Dead Man Walking’s Atlanta engagement also represents a homecoming of sorts for the director and lead singer. This particular staging of Heggie’s masterwork, which debuted in New Orleans in 2016 under the direction of Tomer Zvulun, is a co-production with the Israeli Opera. An Israeli native, Zvulun has been general and artistic director of the Atlanta Opera since 2013. In December, when Dead Man Walking travels to Tel Aviv, Zvulun will be directing the first contemporary American opera ever staged in Israel by the opera company where his career began.

“That’s an amazing circle and an incredible honor,” Zvulun says.

On opening night in New Orleans, because the events depicted in Dead Man Walking transpired in the 1980s, Zvulun, along with the rest of the opera company, was unsure how the audience would react. Any number of people packed into the opera house could have been directly affected by or closely associated with the story and attendant controversy over Sister Helen’s death row counseling and anti-capital punishment advocacy. Happily, the performance was well-received, with many shouting “Bravo!” at its conclusion through multiple curtain calls.

“Sitting next to Sister Helen on opening night was a spiritual moment,” Zvulun says. “I realized this incredible person next to me had been memorialized in a way that transcends her actual being. Dead Man Walking is not a biopic and Sister Helen is a symbol, which was a revelation to me. It was one of the pinnacle experiences of my career.”

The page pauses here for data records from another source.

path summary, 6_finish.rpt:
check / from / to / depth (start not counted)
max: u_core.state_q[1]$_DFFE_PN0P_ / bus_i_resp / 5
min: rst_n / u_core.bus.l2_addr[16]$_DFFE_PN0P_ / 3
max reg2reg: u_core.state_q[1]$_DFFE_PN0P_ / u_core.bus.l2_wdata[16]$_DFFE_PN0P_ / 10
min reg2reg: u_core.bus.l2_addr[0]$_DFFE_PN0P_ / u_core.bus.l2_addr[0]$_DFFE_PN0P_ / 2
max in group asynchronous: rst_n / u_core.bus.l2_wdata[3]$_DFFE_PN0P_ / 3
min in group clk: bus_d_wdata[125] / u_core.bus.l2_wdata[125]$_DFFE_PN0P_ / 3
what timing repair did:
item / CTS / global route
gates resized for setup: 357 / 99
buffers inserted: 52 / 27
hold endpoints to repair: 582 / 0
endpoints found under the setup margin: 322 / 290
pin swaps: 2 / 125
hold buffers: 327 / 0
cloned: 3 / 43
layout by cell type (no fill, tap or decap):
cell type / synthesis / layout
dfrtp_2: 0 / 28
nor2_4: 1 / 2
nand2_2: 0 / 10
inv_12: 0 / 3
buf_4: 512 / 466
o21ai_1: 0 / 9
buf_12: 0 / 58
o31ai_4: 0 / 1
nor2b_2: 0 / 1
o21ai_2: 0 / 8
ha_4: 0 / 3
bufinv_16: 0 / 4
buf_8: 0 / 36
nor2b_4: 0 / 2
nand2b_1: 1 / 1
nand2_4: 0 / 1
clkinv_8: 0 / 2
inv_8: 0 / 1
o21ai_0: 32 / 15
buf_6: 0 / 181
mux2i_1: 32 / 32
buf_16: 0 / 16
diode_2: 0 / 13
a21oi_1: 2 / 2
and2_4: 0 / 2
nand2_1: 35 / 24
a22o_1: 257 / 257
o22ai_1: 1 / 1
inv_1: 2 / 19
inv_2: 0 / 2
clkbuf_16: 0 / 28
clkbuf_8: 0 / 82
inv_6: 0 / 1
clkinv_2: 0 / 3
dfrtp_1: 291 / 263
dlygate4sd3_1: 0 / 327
## src/rtl/apb_reg_slave.sv

```systemverilog
// apb_reg_slave
// Register-bank target behind the APB bridge. Accepts one request at a time
// from the bridge, inserts a fixed number of wait states, then completes it
// with a single-cycle o_ready strobe. Reg 0 is a read-only ID word. Reads
// outside the bank return a marker value, and writes outside it are dropped.
//
// Handshake: the bridge raises i_valid and holds i_addr/i_rd0_wr1/i_wr_data
// until it sees o_ready. The slave samples the request only in IDLE and
// copies it into internal registers, so later input changes are ignored.
// o_ready is high for exactly one cycle (RESP). On reads, o_rd_valid and
// o_rd_data are valid in that same cycle. At all other times o_rd_data is 0.
// A write is committed on the clock edge that ends RESP. A transfer that
// immediately follows therefore sees the new value.
//
// o_dbg_state exposes the FSM state for external checkers:
// 0 = IDLE, 1 = WAIT, 2 = RESP.

module apb_reg_slave #(
  parameter int unsigned           addr_width  = 32,
  parameter int unsigned           data_width  = 32,
  parameter int unsigned           NUM_REGS    = 16,
  parameter logic [addr_width-1:0] BASE_ADDR   = '0,
  parameter int unsigned           WAIT_CYCLES = 2,
  parameter logic [data_width-1:0] ID_VALUE    = 32'hA5B0_0001,
  parameter logic [data_width-1:0] OOR_VALUE   = 32'hDEAD_0BAD
) (
  input  logic                  i_clk_apb,
  input  logic                  i_rst_apb,
  input  logic                  i_valid,
  input  logic [addr_width-1:0] i_addr,
  input  logic                  i_rd0_wr1,
  input  logic [data_width-1:0] i_wr_data,
  output logic                  o_ready,
  output logic                  o_rd_valid,
  output logic [data_width-1:0] o_rd_data,
  output logic [1:0]            o_dbg_state
);

  localparam int unsigned IDX_W = (NUM_REGS > 1) ? $clog2(NUM_REGS) : 1;
  localparam logic [7:0]  WAIT_LOAD = 8'(WAIT_CYCLES);
  localparam logic [addr_width-3:0] REG_LIMIT = (addr_width-2)'(NUM_REGS);

  typedef enum logic [1:0] {
    S_IDLE = 2'd0,
    S_WAIT = 2'd1,
    S_RESP = 2'd2
  } state_t;

  state_t state;
  state_t state_nxt;
  logic [7:0] cnt;
  logic [7:0] cnt_nxt;

  // Latched copy of the accepted request
  logic [addr_width-1:0] addr_q;
  logic                  wr_q;
  logic [data_width-1:0] wdata_q;

  // Storage. Entry 0 is never written; reg 0 reads come from ID_VALUE.
  logic [data_width-1:0] regs [NUM_REGS];

  // Address decode on the latched address
  logic [addr_width-1:0] off;
  logic [addr_width-3:0] word;
  logic                  in_range;
  logic [IDX_W-1:0]      idx;
  logic                  is_id;
  logic                  unused_low_bits;
  logic [data_width-1:0] rd_sel;
  logic                  commit_wr;

  // Subtraction wraps, so addresses below BASE_ADDR decode as huge offsets (out of range)
  assign off             = addr_q - BASE_ADDR;
  assign word            = off[addr_width-1:2];
  assign in_range        = (word < REG_LIMIT);
  assign idx             = word[IDX_W-1:0];
  assign is_id           = in_range && (idx == '0);
  assign unused_low_bits = &{1'b0, off[1:0]};

  // A write takes effect only at the end of RESP, and only for writable in-range regs
  assign commit_wr = (state == S_RESP) && wr_q && in_range && !is_id;

  // Read mux: ID word, bank register, or out-of-range marker
  always_comb begin
    rd_sel = OOR_VALUE;
    if (in_range) begin
      if (is_id) begin
        rd_sel = ID_VALUE;
      end else begin
        rd_sel = regs[idx];
      end
    end
  end

  // State register, wait counter and request capture
  always_ff @(posedge i_clk_apb) begin
    if (i_rst_apb) begin
      state   <= S_IDLE;
      cnt     <= '0;
      addr_q  <= '0;
      wr_q    <= 1'b0;
      wdata_q <= '0;
    end else begin
      state <= state_nxt;
      cnt   <= cnt_nxt;
      if (state == S_IDLE && i_valid) begin
        addr_q  <= i_addr;
        wr_q    <= i_rd0_wr1;
        wdata_q <= i_wr_data;
      end
    end
  end

  // Next-state logic: IDLE -> (WAIT x WAIT_CYCLES) -> RESP -> IDLE
  always_comb begin
    state_nxt = state;
    cnt_nxt   = cnt;
    case (state)
      S_IDLE: begin
        if (i_valid) begin
          cnt_nxt   = WAIT_LOAD;
          state_nxt = (WAIT_CYCLES > 0) ? S_WAIT : S_RESP;
        end
      end
      S_WAIT: begin
        cnt_nxt = cnt - 8'd1;
        if (cnt <= 8'd1) begin
          state_nxt = S_RESP;
        end
      end
      S_RESP: begin
        state_nxt = S_IDLE;
      end
      default: begin
        state_nxt = S_IDLE;
        cnt_nxt   = '0;
      end
    endcase
  end

  // Register bank: cleared by reset, which also drops any pending write
  always_ff @(posedge i_clk_apb) begin
    if (i_rst_apb) begin
      for (int i = 0; i < int'(NUM_REGS); i++) begin
        regs[i] <= '0;
      end
    end else if (commit_wr) begin
      regs[idx] <= wdata_q;
    end
  end

  // Response outputs are decoded from the state so they are 0 outside RESP
  always_comb begin
    o_ready     = (state == S_RESP);
    o_rd_valid  = (state == S_RESP) && !wr_q;
    o_rd_data   = o_rd_valid ? rd_sel : '0;
    o_dbg_state = state;
  end

endmodule

```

For the the opera’s Atlanta run, the task of embodying Sister Helen Prejean falls to mezzo-soprano Jamie Barton. Born in Rome, Georgia, Barton first sang on stage when she was six years old in an elementary school talent show. Now residing in Atlanta, the 37-year-old artist is one of the opera world’s signature voices. Her 2018/19 season includes a stint as Azucena in Il trovatore with Lyric Opera of Chicago, singing the Verdi Requiem at the Royal Opera House Covent Garden, and two role debuts: as Sister Prejean and as Sara in Roberto Devereux at the San Francisco Opera.

“When we did Dead Man Walking in New Orleans,” Zvulun recalls, ”I was having drinks with Michael Mayes who plays Joseph De Rocher. I told him about doing the opera in Atlanta in three years and asked him who we should cast as Sister Helen. At some point in the conversation, a light went on and both of us said, ‘Jamie Barton!’ We were very fortunate that her schedule allowed this to happen.”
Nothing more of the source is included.